New Film Dismantles the Myth of Hitler
As a Jewish woman, watching the provocative new documentary The Meaning of Hitler made for a gut-wrenching experience. Indeed, I had to view the film in small increments because of the difficult subject matter.
The documentary explores contemporary society’s enduring fascination with Hitler and Nazism through historical audio and video footage as well as modern film. Woven throughout the film are interviews with scholars and writers, including professor Deborah Lipstadt, who is awaiting a congressional hearing to become the United States Special Envoy for Monitoring and Combating Anti-Semitism.
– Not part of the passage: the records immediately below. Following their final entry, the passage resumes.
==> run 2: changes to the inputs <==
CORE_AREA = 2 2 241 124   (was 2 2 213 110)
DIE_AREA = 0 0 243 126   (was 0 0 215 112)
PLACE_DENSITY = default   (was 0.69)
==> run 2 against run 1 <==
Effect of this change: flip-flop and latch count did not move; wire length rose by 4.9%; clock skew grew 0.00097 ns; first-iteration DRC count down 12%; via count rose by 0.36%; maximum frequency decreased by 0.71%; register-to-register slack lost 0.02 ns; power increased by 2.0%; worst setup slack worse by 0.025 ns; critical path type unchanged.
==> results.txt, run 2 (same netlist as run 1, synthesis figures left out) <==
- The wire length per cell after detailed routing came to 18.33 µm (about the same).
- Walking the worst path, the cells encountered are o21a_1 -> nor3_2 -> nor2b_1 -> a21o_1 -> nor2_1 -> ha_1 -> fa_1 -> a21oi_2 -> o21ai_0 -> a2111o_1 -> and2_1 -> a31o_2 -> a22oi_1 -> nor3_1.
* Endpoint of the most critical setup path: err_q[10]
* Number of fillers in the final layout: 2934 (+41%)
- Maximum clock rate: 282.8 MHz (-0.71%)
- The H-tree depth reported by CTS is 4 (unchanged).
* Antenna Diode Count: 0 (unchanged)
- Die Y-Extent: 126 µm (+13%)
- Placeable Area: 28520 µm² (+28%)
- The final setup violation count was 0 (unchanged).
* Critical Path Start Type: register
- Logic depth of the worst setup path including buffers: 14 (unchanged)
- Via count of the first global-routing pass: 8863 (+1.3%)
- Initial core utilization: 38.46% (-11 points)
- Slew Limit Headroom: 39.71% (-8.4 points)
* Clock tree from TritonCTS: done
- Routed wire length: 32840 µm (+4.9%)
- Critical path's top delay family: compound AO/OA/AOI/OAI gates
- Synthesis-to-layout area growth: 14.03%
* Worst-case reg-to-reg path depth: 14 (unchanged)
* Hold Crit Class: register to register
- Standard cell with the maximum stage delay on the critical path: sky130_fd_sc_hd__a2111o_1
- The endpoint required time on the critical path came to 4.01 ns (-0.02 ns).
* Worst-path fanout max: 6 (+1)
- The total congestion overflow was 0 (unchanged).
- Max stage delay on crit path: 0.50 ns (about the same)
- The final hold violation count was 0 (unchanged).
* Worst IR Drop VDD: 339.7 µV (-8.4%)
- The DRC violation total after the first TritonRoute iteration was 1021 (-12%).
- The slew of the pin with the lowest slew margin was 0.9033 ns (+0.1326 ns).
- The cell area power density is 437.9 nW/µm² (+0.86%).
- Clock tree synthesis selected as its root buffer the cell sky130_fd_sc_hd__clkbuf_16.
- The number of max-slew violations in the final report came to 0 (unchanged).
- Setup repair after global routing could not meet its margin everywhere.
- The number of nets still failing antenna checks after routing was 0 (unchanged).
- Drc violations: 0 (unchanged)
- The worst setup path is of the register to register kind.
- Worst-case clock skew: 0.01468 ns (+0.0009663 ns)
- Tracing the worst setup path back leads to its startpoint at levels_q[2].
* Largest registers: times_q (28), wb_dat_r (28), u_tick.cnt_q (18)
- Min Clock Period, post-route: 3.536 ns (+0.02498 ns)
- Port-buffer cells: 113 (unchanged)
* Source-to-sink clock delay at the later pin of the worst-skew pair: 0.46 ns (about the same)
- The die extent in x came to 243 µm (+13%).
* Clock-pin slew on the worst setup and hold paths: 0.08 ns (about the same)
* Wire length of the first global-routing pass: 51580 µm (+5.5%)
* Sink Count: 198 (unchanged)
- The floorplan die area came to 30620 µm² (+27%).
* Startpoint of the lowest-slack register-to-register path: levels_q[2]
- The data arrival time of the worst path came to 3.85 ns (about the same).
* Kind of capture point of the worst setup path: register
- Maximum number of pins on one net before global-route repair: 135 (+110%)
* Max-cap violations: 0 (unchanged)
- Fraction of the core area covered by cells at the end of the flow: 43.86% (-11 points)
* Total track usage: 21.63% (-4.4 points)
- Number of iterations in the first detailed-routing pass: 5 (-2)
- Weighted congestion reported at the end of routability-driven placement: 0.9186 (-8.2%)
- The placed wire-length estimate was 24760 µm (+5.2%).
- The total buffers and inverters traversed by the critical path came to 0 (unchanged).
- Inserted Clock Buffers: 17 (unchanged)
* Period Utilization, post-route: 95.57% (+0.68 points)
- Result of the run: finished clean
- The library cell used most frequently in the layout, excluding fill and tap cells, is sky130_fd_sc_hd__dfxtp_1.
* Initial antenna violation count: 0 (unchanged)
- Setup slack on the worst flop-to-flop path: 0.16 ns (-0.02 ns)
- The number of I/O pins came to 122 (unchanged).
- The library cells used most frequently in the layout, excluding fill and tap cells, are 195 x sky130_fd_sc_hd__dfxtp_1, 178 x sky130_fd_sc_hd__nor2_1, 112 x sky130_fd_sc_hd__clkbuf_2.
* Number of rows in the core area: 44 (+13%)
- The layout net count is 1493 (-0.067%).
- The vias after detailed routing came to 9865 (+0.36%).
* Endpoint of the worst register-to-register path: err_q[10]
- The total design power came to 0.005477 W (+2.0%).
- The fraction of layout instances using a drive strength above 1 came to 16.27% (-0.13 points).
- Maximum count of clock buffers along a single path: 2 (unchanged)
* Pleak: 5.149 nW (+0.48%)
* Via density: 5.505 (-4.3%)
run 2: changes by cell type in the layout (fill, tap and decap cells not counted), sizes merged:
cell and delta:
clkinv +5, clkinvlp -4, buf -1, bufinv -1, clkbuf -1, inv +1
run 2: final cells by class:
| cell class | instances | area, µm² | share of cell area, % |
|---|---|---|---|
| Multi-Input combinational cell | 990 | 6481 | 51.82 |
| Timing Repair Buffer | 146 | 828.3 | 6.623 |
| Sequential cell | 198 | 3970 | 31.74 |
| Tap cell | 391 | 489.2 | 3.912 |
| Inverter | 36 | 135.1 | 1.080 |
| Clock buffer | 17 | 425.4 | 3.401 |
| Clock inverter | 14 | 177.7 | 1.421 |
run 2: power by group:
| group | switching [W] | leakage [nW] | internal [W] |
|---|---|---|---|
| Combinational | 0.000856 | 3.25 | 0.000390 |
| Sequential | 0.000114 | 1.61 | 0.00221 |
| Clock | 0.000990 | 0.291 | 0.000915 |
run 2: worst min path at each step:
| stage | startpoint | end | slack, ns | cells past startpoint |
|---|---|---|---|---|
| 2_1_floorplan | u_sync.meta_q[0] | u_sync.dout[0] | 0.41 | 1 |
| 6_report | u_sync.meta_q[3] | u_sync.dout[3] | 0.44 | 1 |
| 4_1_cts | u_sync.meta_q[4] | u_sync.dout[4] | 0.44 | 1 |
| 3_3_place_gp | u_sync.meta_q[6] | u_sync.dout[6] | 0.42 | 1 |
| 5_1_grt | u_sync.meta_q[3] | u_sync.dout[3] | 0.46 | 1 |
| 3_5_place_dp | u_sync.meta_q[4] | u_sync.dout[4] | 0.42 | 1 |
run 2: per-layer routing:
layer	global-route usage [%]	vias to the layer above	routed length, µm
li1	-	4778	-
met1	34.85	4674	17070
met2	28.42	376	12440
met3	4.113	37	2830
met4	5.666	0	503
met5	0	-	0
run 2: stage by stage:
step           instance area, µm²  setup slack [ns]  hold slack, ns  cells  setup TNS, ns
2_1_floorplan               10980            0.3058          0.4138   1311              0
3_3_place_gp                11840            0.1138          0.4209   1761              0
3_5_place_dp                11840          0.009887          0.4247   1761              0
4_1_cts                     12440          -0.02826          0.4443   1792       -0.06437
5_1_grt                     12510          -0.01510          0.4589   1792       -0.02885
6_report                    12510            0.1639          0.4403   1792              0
### src/pxc_pkg.sv
package pxc_pkg;

    // register indices on the management port
    localparam logic [4:0]  PXC_ADDR_TBT  = 5'h12;        // ten_base_t_operations
    localparam logic [4:0]  PXC_ADDR_EXT  = 5'h13;        // extended_control_two

    // ten_base_t_operations field positions
    localparam int          PXC_TBT_SQUELCH   = 0;
    localparam int          PXC_TBT_LINKLOSS  = 1;
    localparam int          PXC_TBT_SQE       = 2;
    localparam int          PXC_TBT_POLARITY  = 3;
    localparam int          PXC_TBT_JABBER    = 5;
    localparam int          PXC_TBT_POLREV    = 14;
    localparam int          PXC_TBT_RJAB      = 15;
    localparam logic [15:0] PXC_TBT_RESET     = 16'h0010;  // reserved bit 4 defaults to 1
    localparam logic [15:0] PXC_TBT_RW_MASK   = 16'h3fff;  // writable bits

    // extended_control_two field positions
    localparam int          PXC_EXT_PWRDN     = 0;
    localparam int          PXC_EXT_TRI       = 7;
    localparam int          PXC_EXT_SWAP      = 8;
    localparam int          PXC_EXT_XAUTO     = 9;
    localparam int          PXC_EXT_RFAULT    = 13;
    localparam int          PXC_EXT_SWMODE    = 14;
    localparam int          PXC_EXT_NODE      = 15;
    localparam logic [15:0] PXC_EXT_RESET     = 16'h0201;  // xauto=1, swap=0, pwrdn=1
    localparam logic [15:0] PXC_EXT_RW_MASK   = 16'h1bff;  // bit 10 is read-only

    // sqe pulse timing
    localparam int          PXC_SQE_DELAY_NS  = 1000;      // quiet time after transmit ends
    localparam int          PXC_SQE_WIDTH_NS  = 1000;      // collision pulse width
    localparam int          PXC_CLK_NS        = 10;
    localparam int          PXC_SQE_DELAY_CYC = (PXC_SQE_DELAY_NS + PXC_CLK_NS - 1) / PXC_CLK_NS;
    localparam int          PXC_SQE_WIDTH_CYC = PXC_SQE_WIDTH_NS / PXC_CLK_NS;

    // management access group
    typedef struct packed {
        logic        wr;     // one-cycle write strobe
        logic        rd;     // one-cycle read strobe
        logic [4:0]  addr;   // register index
        logic [15:0] wdata;  // write data
    } pxc_mgmt_s;

    // line-side status fed from the analog front end
    typedef struct packed {
        logic tx_en;         // mac transmit enable
        logic rx_active;     // receive activity
        logic rx_valid;      // valid 10base-t data seen
        logic idle_seen;     // idle pattern seen
        logic link_pulse;    // receiver signalling present
        logic pol_reversed;  // receive pair polarity reversed
        logic rx_jabber;     // jabber seen on receive path
        logic auto_cross;    // auto crossover decision: 1 = cross
        logic partner_rf;    // remote fault from partner code word
        logic full_duplex;   // link runs full duplex
        logic speed_10;      // link runs 10base-t
        logic isolate;       // isolate control
    } pxc_line_s;

endpackage
<file path="config.mk">
export PLATFORM = sky130hd
export DESIGN_NAME = sbm_multiplier_flat
export DESIGN_NICKNAME = d
export VERILOG_FILES = /design/src/core/sbm_pkg.sv /design/src/core/sbm_link_if.sv /design/src/core/sbm_multiplier.sv /design/src/flat_wrapper.sv
export VERILOG_INCLUDE_DIRS = /design/src /design/src/core
export SDC_FILE = /design/constraint.sdc
export NUM_CORES = 1
export LEC_CHECK = 0
export BUFFER_PORTS_ARGS = -buffer_cell sky130_fd_sc_hd__buf_2
export CAP_MARGIN = 10
export CORE_ASPECT_RATIO = 0.5
export CORE_UTILIZATION = 40
export DETAILED_ROUTE_END_ITERATION = 10
export PLACE_DENSITY_LB_ADDON = 0.3
export REMOVE_ABC_BUFFERS = 1
export SYNTH_ARGS = -nofsm -noshare
export SYNTH_HDL_FRONTEND = slang
export SYNTH_SLANG_ARGS = --single-unit
</file>
<file path="constraint.sdc">
create_clock -name clk -period 2.1 [get_ports clk]
set_input_delay 0.21 -clock clk [delete_from_list [all_inputs] [get_ports clk]]
set_output_delay 0.21 -clock clk [all_outputs]
set_load 0.01 [all_outputs]
</file>
## src/hwfs_map.svh

```systemverilog
`ifndef HWFS_MAP_SVH
`define HWFS_MAP_SVH

// ****************************************************************
// timing figures
// ****************************************************************
`define HWFS_CLK_MHZ     100
`define HWFS_WAKE_CYC    64
`define HWFS_FLASH_US    42
`define HWFS_POR_US      34
`define HWFS_FLASH_CYC   (`HWFS_FLASH_US * `HWFS_CLK_MHZ)
`define HWFS_POR_CYC     (`HWFS_POR_US * `HWFS_CLK_MHZ)
`define HWFS_CNT_W       13

// ****************************************************************
// reset values
// ****************************************************************
`define HWFS_RST_RUN     1'b0
`define HWFS_RST_RDY     1'b0
`define HWFS_RST_POR     1'b1
`define HWFS_RST_STOP    1'b0

`endif

```

## src/hwfs_pkg.sv

```systemverilog
`include "hwfs_map.svh"

package hwfs_pkg;

  typedef logic [`HWFS_CNT_W-1:0] hwfs_cnt_type;

  typedef enum logic [2:0] {
    hwfs_boot,
    hwfs_run,
    hwfs_halt,
    hwfs_ext,
    hwfs_wake,
    hwfs_por
  } hwfs_state_type;

endpackage

```

## src/hwfs_tmr_if.sv

```systemverilog
`timescale 1ns/1ps

interface hwfs_tmr_if;
  logic              ce;
  logic              start;
  logic              tick;
  hwfs_pkg::hwfs_cnt_type load;
  logic              done;

  modport ctl (output ce, output start, output tick, output load,
               input done);
  modport tmr (input ce, input start, input tick, input load,
               output done);
endinterface

```

## src/hwfs_timer.sv

```systemverilog
`timescale 1ns/1ps

module hwfs_timer (
  input  wire logic  i_core_clk,
  input  wire logic  i_rst,
  hwfs_tmr_if.tmr    t
);

  hwfs_pkg::hwfs_cnt_type cnt_r;

  // ****************************************************************
  // down counter, loaded by start, stepped by tick
  // ****************************************************************
  always_ff @(posedge i_core_clk) begin
    if (i_rst) begin
      cnt_r <= '0;
    end else if (t.ce) begin
      if (t.start) begin
        cnt_r <= t.load;
      end else if (t.tick && cnt_r != '0) begin
        cnt_r <= cnt_r - 1'b1;
      end
    end
  end

  assign t.done = (cnt_r == '0) && !t.start;

endmodule

```

## src/hwfs_sequencer.sv

```systemverilog
`timescale 1ns/1ps
`include "hwfs_map.svh"

module hwfs_sequencer #(
  parameter int FLASH_CYC = `HWFS_FLASH_CYC,
  parameter int POR_CYC   = `HWFS_POR_CYC
) (
  input  wire logic i_core_clk,
  input  wire logic i_rst,
  input  wire logic i_ce,
  input  wire logic i_cpu_tick,
  input  wire logic i_halt_req,
  input  wire logic i_wake,
  input  wire logic i_int_rst,
  input  wire logic i_ext_rst,
  output logic      o_cpu_run,
  output logic      o_flash_ready,
  output logic      o_clk_stopped
);

  hwfs_pkg::hwfs_state_type state_r;
  hwfs_pkg::hwfs_state_type state_nxt;
  logic                     por_r;
  logic                     wake_start;
  logic                     flash_start;
  hwfs_pkg::hwfs_cnt_type   flash_load;

  hwfs_tmr_if tif [2] ();

  // ****************************************************************
  // timers: 0 counts cpu ticks, 1 counts core cycles
  // ****************************************************************
  genvar gi;
  generate
    for (gi = 0; gi < 2; gi++) begin : g_tmr
      hwfs_timer u_tmr (
        .i_core_clk (i_core_clk),
        .i_rst      (i_rst),
        .t          (tif[gi])
      );
    end
  endgenerate

  assign tif[0].ce    = i_ce;
  assign tif[0].start = wake_start;
  assign tif[0].tick  = i_cpu_tick;
  assign tif[0].load  = `HWFS_CNT_W'(`HWFS_WAKE_CYC);
  assign tif[1].ce    = i_ce;
  assign tif[1].start = flash_start;
  assign tif[1].tick  = 1'b1;
  assign tif[1].load  = flash_load;

  // ****************************************************************
  // sequencing
  // ****************************************************************
  always_comb begin
    state_nxt   = state_r;
    wake_start  = 1'b0;
    flash_start = 1'b0;
    flash_load  = hwfs_pkg::hwfs_cnt_type'(FLASH_CYC);
    case (state_r)
      hwfs_pkg::hwfs_boot: begin
        wake_start = 1'b1;
        state_nxt  = hwfs_pkg::hwfs_wake;
      end
      hwfs_pkg::hwfs_run: begin
        if (i_int_rst || i_ext_rst) begin
          state_nxt = hwfs_pkg::hwfs_ext;
        end else if (i_halt_req) begin
          state_nxt = hwfs_pkg::hwfs_halt;
        end
      end
      hwfs_pkg::hwfs_halt: begin
        if (i_ext_rst) begin
          flash_start = 1'b1;
          state_nxt   = hwfs_pkg::hwfs_ext;
        end else if (i_wake) begin
          wake_start  = 1'b1;
          flash_start = 1'b1;
          state_nxt   = hwfs_pkg::hwfs_wake;
        end
      end
      hwfs_pkg::hwfs_ext: begin
        if (!i_ext_rst && !i_int_rst) begin
          wake_start = 1'b1;
          state_nxt  = hwfs_pkg::hwfs_wake;
        end
      end
      hwfs_pkg::hwfs_wake: begin
        if (tif[0].done && (o_flash_ready || por_r)) begin
          if (por_r) begin
            flash_start = 1'b1;
            flash_load  = hwfs_pkg::hwfs_cnt_type'(POR_CYC);
            state_nxt   = hwfs_pkg::hwfs_por;
          end else begin
            state_nxt = hwfs_pkg::hwfs_run;
          end
        end
      end
      hwfs_pkg::hwfs_por: begin
        if (tif[1].done) begin
          state_nxt = hwfs_pkg::hwfs_run;
        end
      end
      default: begin
        state_nxt = hwfs_pkg::hwfs_boot;
      end
    endcase
  end

  always_ff @(posedge i_core_clk) begin
    if (i_rst) begin
      state_r <= hwfs_pkg::hwfs_boot;
    end else if (i_ce) begin
      state_r <= state_nxt;
    end
  end

  always_ff @(posedge i_core_clk) begin
    if (i_rst) begin
      por_r <= `HWFS_RST_POR;
    end else if (i_ce && state_r == hwfs_pkg::hwfs_por
                 && tif[1].done) begin
      por_r <= 1'b0;
    end
  end

  // ****************************************************************
  // outputs
  // ****************************************************************
  always_ff @(posedge i_core_clk) begin
    if (i_rst) begin
      o_cpu_run <= `HWFS_RST_RUN;
    end else if (i_ce) begin
      o_cpu_run <= (state_nxt == hwfs_pkg::hwfs_run);
    end
  end

  always_ff @(posedge i_core_clk) begin
    if (i_rst) begin
      o_clk_stopped <= `HWFS_RST_STOP;
    end else if (i_ce) begin
      o_clk_stopped <= (state_nxt == hwfs_pkg::hwfs_halt);
    end
  end

  always_ff @(posedge i_core_clk) begin
    if (i_rst) begin
      o_flash_ready <= `HWFS_RST_RDY;
    end else if (i_ce) begin
      if (state_nxt == hwfs_pkg::hwfs_halt) begin
        o_flash_ready <= 1'b0;
      end else if (tif[1].done && (state_r == hwfs_pkg::hwfs_por ||
                   (!por_r && (state_r == hwfs_pkg::hwfs_ext ||
                    state_r == hwfs_pkg::hwfs_wake)))) begin
        o_flash_ready <= 1'b1;
      end
    end
  end

  // ****************************************************************
  // checks
  // ****************************************************************
  logic [6:0]              tick_seen_r;
  hwfs_pkg::hwfs_cnt_type  gap_r;
  hwfs_pkg::hwfs_cnt_type  por_gap_r;

  always_ff @(posedge i_core_clk) begin
    if (i_rst || (i_ce && wake_start)) begin
      tick_seen_r <= '0;
    end else if (i_ce && i_cpu_tick && tick_seen_r != 7'h7F) begin
      tick_seen_r <= tick_seen_r + 7'h01;
    end
  end

  always_ff @(posedge i_core_clk) begin
    if (i_rst || (i_ce && state_r == hwfs_pkg::hwfs_halt)) begin
      gap_r <= '0;
    end else if (i_ce && gap_r != '1) begin
      gap_r <= gap_r + 1'b1;
    end
  end

  always_ff @(posedge i_core_clk) begin
    if (i_rst || (i_ce && state_r != hwfs_pkg::hwfs_por)) begin
      por_gap_r <= '0;
    end else if (i_ce && por_gap_r != '1) begin
      por_gap_r <= por_gap_r + 1'b1;
    end
  end

  a_wake_tick_count: assert property (
    @(posedge i_core_clk) disable iff (i_rst)
    $rose(o_cpu_run) |-> tick_seen_r >= 7'(`HWFS_WAKE_CYC))
    else $error("cpu restarted before 64 cpu ticks");

  a_flash_before_run: assert property (
    @(posedge i_core_clk) disable iff (i_rst)
    o_cpu_run |-> o_flash_ready)
    else $error("cpu running while flash not ready");

  a_flash_recovery_span: assert property (
    @(posedge i_core_clk) disable iff (i_rst)
    $rose(o_flash_ready) && !$past(por_r) |-> gap_r >= FLASH_CYC)
    else $error("flash ready before recovery time");

  a_por_extra_delay: assert property (
    @(posedge i_core_clk) disable iff (i_rst)
    $rose(o_cpu_run) && $past(state_r) == hwfs_pkg::hwfs_por
    |-> por_gap_r >= POR_CYC)
    else $error("power-on extra delay too short");

  a_int_rst_no_wait: assert property (
    @(posedge i_core_clk) disable iff (i_rst)
    i_ce && o_cpu_run && state_r == hwfs_pkg::hwfs_run && i_int_rst
    |=> o_flash_ready [*8])
    else $error("internal reset dropped flash ready");

  a_run_both_done: assert property (
    @(posedge i_core_clk) disable iff (i_rst)
    $rose(o_cpu_run) |-> o_flash_ready
    && tick_seen_r >= 7'(`HWFS_WAKE_CYC))
    else $error("restart before both delays expired");

  c_halt_wake: cover property (@(posedge i_core_clk) disable iff (i_rst)
    $fell(o_clk_stopped) ##[1:1000] $rose(o_cpu_run));
  c_ext_rst_exit: cover property (@(posedge i_core_clk)
    disable iff (i_rst) o_clk_stopped && i_ext_rst);
  c_por_done: cover property (@(posedge i_core_clk) disable iff (i_rst)
    $fell(por_r));

endmodule

```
As co-producers and directors Petra Epperlein and Michael Tucker demonstrate in the film, Hitler is among the most well-known men in the world, mythologized in hundreds of films and television series. The husband-and-wife team looks at the myriads of ways in which his poisonous ideas have spread and become normalized, not just in Hollywood but also on social media and contemporary politics.
When Epperlein and Tucker, who live in both New York City and Berlin, began work on the film almost five years ago, it was easy to succumb to a type of dystopian dread around the rise of Nazism. “Newspapers, magazines and best sellers warned of a fascist future. [George Orwell’s] 1984 was back on the best-seller list. Not a week went by without ‘Hitler’ or ‘Nazi’ trending on social media” they acknowledged in a director’s statement to the press.
During their research, the pair came across the 1978 German best seller The Meaning of Hitler by Sebastian Haffner, a pseudonym for journalist and writer Raimund Pretzel. That nonfiction work analyzes the life and impact of Hitler by dismantling the myths around the rise of Nazism—an approach that became the focus of the new documentary.
In an interview with Hadassah Magazine, Epperlein and Tucker discuss antisemitism and the creation of their documentary, which is now available in select theaters and on demand in multiple services including Amazon and Apple TV. The interview has been edited for brevity and clarity.
What first drew you to creating the film?
Epperlein: The initial spark was seeing the rise of the far-right anti-immigration PEGIDA (Patriotic Europeans Against the Islamicisation of the Occident) movement in Dresden in 2015. Seemingly normal people quickly became radicalized, and it was chilling to see what was previously viewed as fringe become a middle-class movement.
Why was your discovery of Haffner’s book so important?
Tucker: With The Meaning of Hitler, Haffner set out to kill the legend. Whereas the biographers of his day were often guilty of rehabilitating Hitler’s character by defining him through his supposed accomplishments, Haffner defined Hitler as the prototype for what the German writer Hans Magnus Enzensberger later dubbed the ‘radical loser’: a man whose whole identity was staked on a fanatical project born from the radicalization of his—and his followers—perceived victimhood.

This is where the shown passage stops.